--- HOW TO COMPLETE THIS TASK ---
Could you filter the listing for lines with the word "length" and return them?

--- THE DATA ---
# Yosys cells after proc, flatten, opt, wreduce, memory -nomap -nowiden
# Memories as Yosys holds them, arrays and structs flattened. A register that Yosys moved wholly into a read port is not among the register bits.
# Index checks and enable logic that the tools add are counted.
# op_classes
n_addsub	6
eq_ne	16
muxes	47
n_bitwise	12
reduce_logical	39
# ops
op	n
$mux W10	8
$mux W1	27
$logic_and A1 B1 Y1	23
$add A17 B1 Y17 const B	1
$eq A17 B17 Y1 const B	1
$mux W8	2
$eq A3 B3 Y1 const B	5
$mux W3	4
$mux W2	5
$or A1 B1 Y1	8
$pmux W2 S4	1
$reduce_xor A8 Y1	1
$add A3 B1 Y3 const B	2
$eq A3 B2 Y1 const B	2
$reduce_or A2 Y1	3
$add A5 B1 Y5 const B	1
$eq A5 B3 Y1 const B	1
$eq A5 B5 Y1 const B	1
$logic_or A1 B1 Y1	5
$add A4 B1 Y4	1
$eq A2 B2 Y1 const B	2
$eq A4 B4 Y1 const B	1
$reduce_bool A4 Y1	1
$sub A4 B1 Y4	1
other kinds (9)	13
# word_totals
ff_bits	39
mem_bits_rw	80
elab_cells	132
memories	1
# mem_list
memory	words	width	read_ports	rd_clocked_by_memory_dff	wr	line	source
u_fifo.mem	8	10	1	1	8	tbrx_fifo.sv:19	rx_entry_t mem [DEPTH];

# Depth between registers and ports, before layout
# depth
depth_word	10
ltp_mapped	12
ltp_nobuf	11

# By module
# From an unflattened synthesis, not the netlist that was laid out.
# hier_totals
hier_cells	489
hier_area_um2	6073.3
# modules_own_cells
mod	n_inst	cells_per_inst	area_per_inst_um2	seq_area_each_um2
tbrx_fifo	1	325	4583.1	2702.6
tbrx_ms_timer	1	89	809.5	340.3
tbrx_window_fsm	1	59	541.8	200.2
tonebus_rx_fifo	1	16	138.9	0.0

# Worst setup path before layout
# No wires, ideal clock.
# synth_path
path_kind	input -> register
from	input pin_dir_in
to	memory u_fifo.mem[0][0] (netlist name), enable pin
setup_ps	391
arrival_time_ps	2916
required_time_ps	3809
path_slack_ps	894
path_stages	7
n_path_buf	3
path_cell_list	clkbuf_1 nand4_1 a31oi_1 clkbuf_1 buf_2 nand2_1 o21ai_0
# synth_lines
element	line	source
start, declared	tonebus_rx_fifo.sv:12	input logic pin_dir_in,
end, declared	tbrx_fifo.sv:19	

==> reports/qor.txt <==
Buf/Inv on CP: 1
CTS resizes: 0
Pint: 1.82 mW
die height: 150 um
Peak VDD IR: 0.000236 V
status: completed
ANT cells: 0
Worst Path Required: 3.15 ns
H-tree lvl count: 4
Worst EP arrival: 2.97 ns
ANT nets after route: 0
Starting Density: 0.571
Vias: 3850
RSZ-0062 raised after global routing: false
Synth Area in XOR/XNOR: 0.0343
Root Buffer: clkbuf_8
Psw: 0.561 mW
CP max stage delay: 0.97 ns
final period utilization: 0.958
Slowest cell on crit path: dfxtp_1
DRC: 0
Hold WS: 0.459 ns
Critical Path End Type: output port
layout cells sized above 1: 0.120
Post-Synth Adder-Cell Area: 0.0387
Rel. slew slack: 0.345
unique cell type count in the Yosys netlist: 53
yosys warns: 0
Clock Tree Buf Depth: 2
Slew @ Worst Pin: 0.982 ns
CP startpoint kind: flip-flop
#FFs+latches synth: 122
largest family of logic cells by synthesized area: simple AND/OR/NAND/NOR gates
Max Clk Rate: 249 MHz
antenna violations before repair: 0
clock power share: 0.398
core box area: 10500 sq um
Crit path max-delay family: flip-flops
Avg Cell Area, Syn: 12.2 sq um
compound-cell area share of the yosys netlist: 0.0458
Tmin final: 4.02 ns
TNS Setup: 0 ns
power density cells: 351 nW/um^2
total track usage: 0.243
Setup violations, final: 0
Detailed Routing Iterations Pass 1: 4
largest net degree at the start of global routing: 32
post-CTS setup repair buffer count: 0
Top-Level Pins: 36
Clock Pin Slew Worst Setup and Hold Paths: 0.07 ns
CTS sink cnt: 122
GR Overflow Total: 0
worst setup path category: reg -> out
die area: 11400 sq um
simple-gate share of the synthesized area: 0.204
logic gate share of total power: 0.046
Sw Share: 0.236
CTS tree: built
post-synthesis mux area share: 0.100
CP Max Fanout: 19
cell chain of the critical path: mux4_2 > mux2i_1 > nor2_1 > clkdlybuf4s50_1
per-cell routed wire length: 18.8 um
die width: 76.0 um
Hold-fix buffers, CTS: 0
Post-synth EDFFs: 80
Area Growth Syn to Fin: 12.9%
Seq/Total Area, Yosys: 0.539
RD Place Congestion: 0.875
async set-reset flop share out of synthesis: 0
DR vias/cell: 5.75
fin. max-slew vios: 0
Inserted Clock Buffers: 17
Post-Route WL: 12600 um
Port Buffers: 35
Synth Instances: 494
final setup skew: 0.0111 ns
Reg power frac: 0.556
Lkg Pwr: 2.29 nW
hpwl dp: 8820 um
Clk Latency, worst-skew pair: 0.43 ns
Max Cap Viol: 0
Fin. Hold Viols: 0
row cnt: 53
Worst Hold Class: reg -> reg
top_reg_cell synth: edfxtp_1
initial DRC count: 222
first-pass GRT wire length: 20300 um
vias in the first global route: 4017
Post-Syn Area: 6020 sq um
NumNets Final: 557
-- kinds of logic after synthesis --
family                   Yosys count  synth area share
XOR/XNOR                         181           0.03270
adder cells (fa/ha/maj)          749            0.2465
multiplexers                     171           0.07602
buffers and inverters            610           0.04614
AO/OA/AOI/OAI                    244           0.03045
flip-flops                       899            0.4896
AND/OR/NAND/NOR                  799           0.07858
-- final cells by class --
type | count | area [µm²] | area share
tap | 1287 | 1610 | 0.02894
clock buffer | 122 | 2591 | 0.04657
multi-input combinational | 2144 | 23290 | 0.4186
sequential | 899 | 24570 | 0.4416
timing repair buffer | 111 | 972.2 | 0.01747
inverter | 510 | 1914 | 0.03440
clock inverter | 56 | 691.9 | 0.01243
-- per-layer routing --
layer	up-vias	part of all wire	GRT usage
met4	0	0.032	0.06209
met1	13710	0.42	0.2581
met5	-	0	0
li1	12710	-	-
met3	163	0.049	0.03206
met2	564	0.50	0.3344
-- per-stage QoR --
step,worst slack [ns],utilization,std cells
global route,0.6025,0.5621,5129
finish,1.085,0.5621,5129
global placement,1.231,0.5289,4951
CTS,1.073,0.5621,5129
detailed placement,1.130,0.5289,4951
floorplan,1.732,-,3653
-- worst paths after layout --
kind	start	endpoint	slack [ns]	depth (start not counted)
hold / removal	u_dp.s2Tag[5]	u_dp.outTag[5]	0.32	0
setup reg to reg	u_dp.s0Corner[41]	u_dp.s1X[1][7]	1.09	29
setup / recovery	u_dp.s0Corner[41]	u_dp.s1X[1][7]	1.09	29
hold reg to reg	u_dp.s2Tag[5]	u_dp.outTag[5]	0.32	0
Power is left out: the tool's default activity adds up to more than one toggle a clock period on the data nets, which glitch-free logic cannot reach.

--- TASK OUTPUT ---
per-cell routed wire length: 18.8 um
first-pass GRT wire length: 20300 um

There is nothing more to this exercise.